In this post, the author derives the Euler product for Dirichlet Beta function, defined as
$$\beta(s) = \sum_{n=0}^\infty\frac{(-1)^n}{(2n+1)^s}$$
for $\Re(s)>0$ and obtains
$$\beta(s) = \prod_p \bigg(\frac {p^s}{p^s-\sin\left(\frac{p \,\pi}{2}\right)} \bigg).$$
I would like to know how one arrives to the Euler product, can someone show me a proof?

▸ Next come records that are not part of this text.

## src/rtl/alu_seq_if.sv

```systemverilog
// rtl/alu_seq_if.sv - Operation/result handshake bundle for alu_seq
interface alu_seq_if #(
    parameter int W = 8
);
    logic         in_valid;
    logic         in_ready;
    logic [3:0]   operation;
    logic [W-1:0] a;
    logic [W-1:0] b;
    logic         out_valid;
    logic         out_ready;
    logic [W-1:0] result;
    logic         flag;

    modport slave (
        input  in_valid, operation, a, b, out_ready,
        output in_ready, out_valid, result, flag
    );

    modport master (
        output in_valid, operation, a, b, out_ready,
        input  in_ready, out_valid, result, flag
    );
endinterface

```

## src/rtl/alu_seq.sv

```systemverilog
// rtl/alu_seq.sv - Sequential ALU with single-cycle ops plus iterative MATCH and MUL
// The first MATCH index / first MUL partial product is evaluated at accept so latencies are i+1 and W.
module alu_seq #(
    parameter int W = 8,
    parameter int P = 4
) (
    input  logic     clk,
    input  logic     reset,
    alu_seq_if.slave bus
);
    localparam int CW = $clog2(W + 1);
    localparam logic [CW-1:0] MATCH_LAST = CW'(W - P);
    localparam logic [CW-1:0] MUL_LAST   = CW'(W - 1);
    localparam logic [3:0]    OP_MATCH   = 4'd9;
    localparam logic [3:0]    OP_MUL     = 4'd10;

    typedef enum logic [1:0] {S_IDLE, S_BUSY, S_DONE} state_t;

    state_t         state_q;
    logic           is_mul_q;
    logic [CW-1:0]  cnt_q;
    logic [2*W-1:0] acc_q;
    logic [2*W-1:0] mcand_q;
    logic [W-1:0]   shb_q;
    logic [P-1:0]   pat_q;
    logic [W-1:0]   result_q;
    logic           flag_q;

    logic           accept;
    logic           hit0;
    logic [W:0]     sdiff;
    logic [W:0]     wide;
    logic [W-1:0]   alu_result_d;
    logic           alu_flag_d;
    logic [2*W-1:0] mul_sum_d;

    assign bus.in_ready  = (state_q == S_IDLE) || ((state_q == S_DONE) && bus.out_ready);
    assign bus.out_valid = (state_q == S_DONE);
    assign bus.result    = result_q;
    assign bus.flag      = flag_q;

    assign accept    = bus.in_valid && bus.in_ready;
    assign hit0      = (bus.a[P-1:0] == bus.b[P-1:0]);
    assign sdiff     = {bus.a[W-1], bus.a} - {bus.b[W-1], bus.b};
    // shb_q doubles as the MUL multiplier and the MATCH sliding window
    assign mul_sum_d = acc_q + (shb_q[0] ? mcand_q : '0);

    always_comb begin
        alu_result_d = '0;
        alu_flag_d   = 1'b0;
        wide         = '0;
        case (bus.operation)
            4'd0: alu_result_d = bus.a;
            4'd1: alu_result_d = sdiff[W] ? W'(~sdiff + (W+1)'(1)) : sdiff[W-1:0];
            4'd2: alu_result_d = bus.a >> 1;
            4'd3: alu_result_d = bus.a << 1;
            4'd4: begin
                wide = {1'b0, bus.a} + {1'b0, bus.b};
                {alu_flag_d, alu_result_d} = wide;
            end
            4'd5: begin
                wide = {1'b0, bus.a} + (W+1)'(1);
                {alu_flag_d, alu_result_d} = wide;
            end
            4'd6: begin
                alu_result_d = bus.a - W'(1);
                alu_flag_d   = (alu_result_d == '0);
            end
            4'd7: alu_result_d = (bus.a < bus.b) ? bus.a : bus.b;
            4'd8: begin
                alu_result_d = bus.a;
                alu_flag_d   = bus.a[W-1];
            end
            default: ;
        endcase
    end

    always_ff @(posedge clk or posedge reset) begin
        if (reset) begin
            state_q  <= S_IDLE;
            is_mul_q <= 1'b0;
            cnt_q    <= '0;
            acc_q    <= '0;
            mcand_q  <= '0;
            shb_q    <= '0;
            pat_q    <= '0;
            result_q <= '0;
            flag_q   <= 1'b0;
        end else begin
            case (state_q)
                S_IDLE, S_DONE: begin
                    if (accept) begin
                        cnt_q    <= CW'(1);
                        pat_q    <= bus.a[P-1:0];
                        shb_q    <= bus.b >> 1;
                        mcand_q  <= {W'(0), bus.a} << 1;
                        acc_q    <= bus.b[0] ? {W'(0), bus.a} : '0;
                        is_mul_q <= (bus.operation == OP_MUL);
                        if (bus.operation == OP_MUL) begin
                            state_q <= S_BUSY;
                        end else if (bus.operation == OP_MATCH) begin
                            if (hit0 || (MATCH_LAST == '0)) begin
                                state_q  <= S_DONE;
                                result_q <= '0;
                                flag_q   <= hit0;
                            end else begin
                                state_q <= S_BUSY;
                            end
                        end else begin
                            state_q  <= S_DONE;
                            result_q <= alu_result_d;
                            flag_q   <= alu_flag_d;
                        end
                    end else if ((state_q == S_DONE) && bus.out_ready) begin
                        state_q <= S_IDLE;
                    end
                end
                S_BUSY: begin
                    cnt_q <= cnt_q + CW'(1);
                    shb_q <= shb_q >> 1;
                    if (is_mul_q) begin
                        acc_q   <= mul_sum_d;
                        mcand_q <= mcand_q << 1;
                        if (cnt_q == MUL_LAST) begin
                            state_q  <= S_DONE;
                            result_q <= mul_sum_d[W-1:0];
                            flag_q   <= |mul_sum_d[2*W-1:W];
                        end
                    end else if (shb_q[P-1:0] == pat_q) begin
                        state_q  <= S_DONE;
                        result_q <= W'(cnt_q);
                        flag_q   <= 1'b1;
                    end else if (cnt_q == MATCH_LAST) begin
                        state_q  <= S_DONE;
                        result_q <= '0;
                        flag_q   <= 1'b0;
                    end
                end
                default: state_q <= S_IDLE;
            endcase
        end
    end
endmodule

```

## src/flat_wrapper.sv

```systemverilog
// flat-port wrapper written by rule: the top's interface ports become plain ports
module alu_seq_flat 
#(
    parameter int W = 8,
    parameter int P = 4
)
  (clk, reset, bus_in_valid, bus_operation, bus_a, bus_b, bus_out_ready, bus_in_ready, bus_out_valid, bus_result, bus_flag);
  alu_seq_if #(.W(W)) bus_i ();
  input  logic clk;
  input  logic reset;
  input wire logic [$bits(bus_i.in_valid)-1:0] bus_in_valid;
  input wire logic [$bits(bus_i.operation)-1:0] bus_operation;
  input wire logic [$bits(bus_i.a)-1:0] bus_a;
  input wire logic [$bits(bus_i.b)-1:0] bus_b;
  input wire logic [$bits(bus_i.out_ready)-1:0] bus_out_ready;
  output wire logic [$bits(bus_i.in_ready)-1:0] bus_in_ready;
  output wire logic [$bits(bus_i.out_valid)-1:0] bus_out_valid;
  output wire logic [$bits(bus_i.result)-1:0] bus_result;
  output wire logic [$bits(bus_i.flag)-1:0] bus_flag;
  assign bus_i.in_valid = bus_in_valid;
  assign bus_i.operation = bus_operation;
  assign bus_i.a = bus_a;
  assign bus_i.b = bus_b;
  assign bus_i.out_ready = bus_out_ready;
  assign bus_in_ready = bus_i.in_ready;
  assign bus_out_valid = bus_i.out_valid;
  assign bus_result = bus_i.result;
  assign bus_flag = bus_i.flag;
  alu_seq #(.W(W), .P(P)) u_core (.clk(clk), .reset(reset), .bus(bus_i));
endmodule
```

As the author of this post did, using Dirichlet character $\chi:=\chi_4$, we can write $$\displaystyle \beta(s)=\sum_{n=0}^\infty \frac{(-1)^n}{(2n+1)^s}=\sum_{n=1}^\infty \frac{\chi(n)}{n^s}$$ where $$ \chi(n)=\begin{cases}1\ \ \ \text{ for }n\equiv 1\ \text{mod }4\\-1\ \ \ \text{ for }n\equiv 3\ \text{mod }4\\0\ \ \ \text{ otherwise}\end{cases}. $$ We can see that $\chi(nm)=\chi(n)\chi(m)$ for all $n,m\ge 1$, hence $$\begin{align*} \beta(s)&=\sum_{n=1}^\infty \frac{\chi(n)}{n^s}\\&=\sum_{r_1,r_2,\cdots\ge 0} \frac{\prod_j \chi(p_j)^{r_j}}{\prod_j p_j^{sr_j}} \\&=\prod_j \left(1+\frac{\chi(p_j)}{p_j^s} +\frac{\chi(p_j)^2}{p_j^{2s}}+\cdots\right)\\&=\prod_p \frac1{1-p^{-s}\chi(p)}\\&=\prod_p \frac{p^s}{p^s-\chi(p)}=\prod_p \frac{p^s}{p^s-\sin\left(\frac{p\pi}2\right)}, \end{align*}$$ for all $\Re(s)>1$.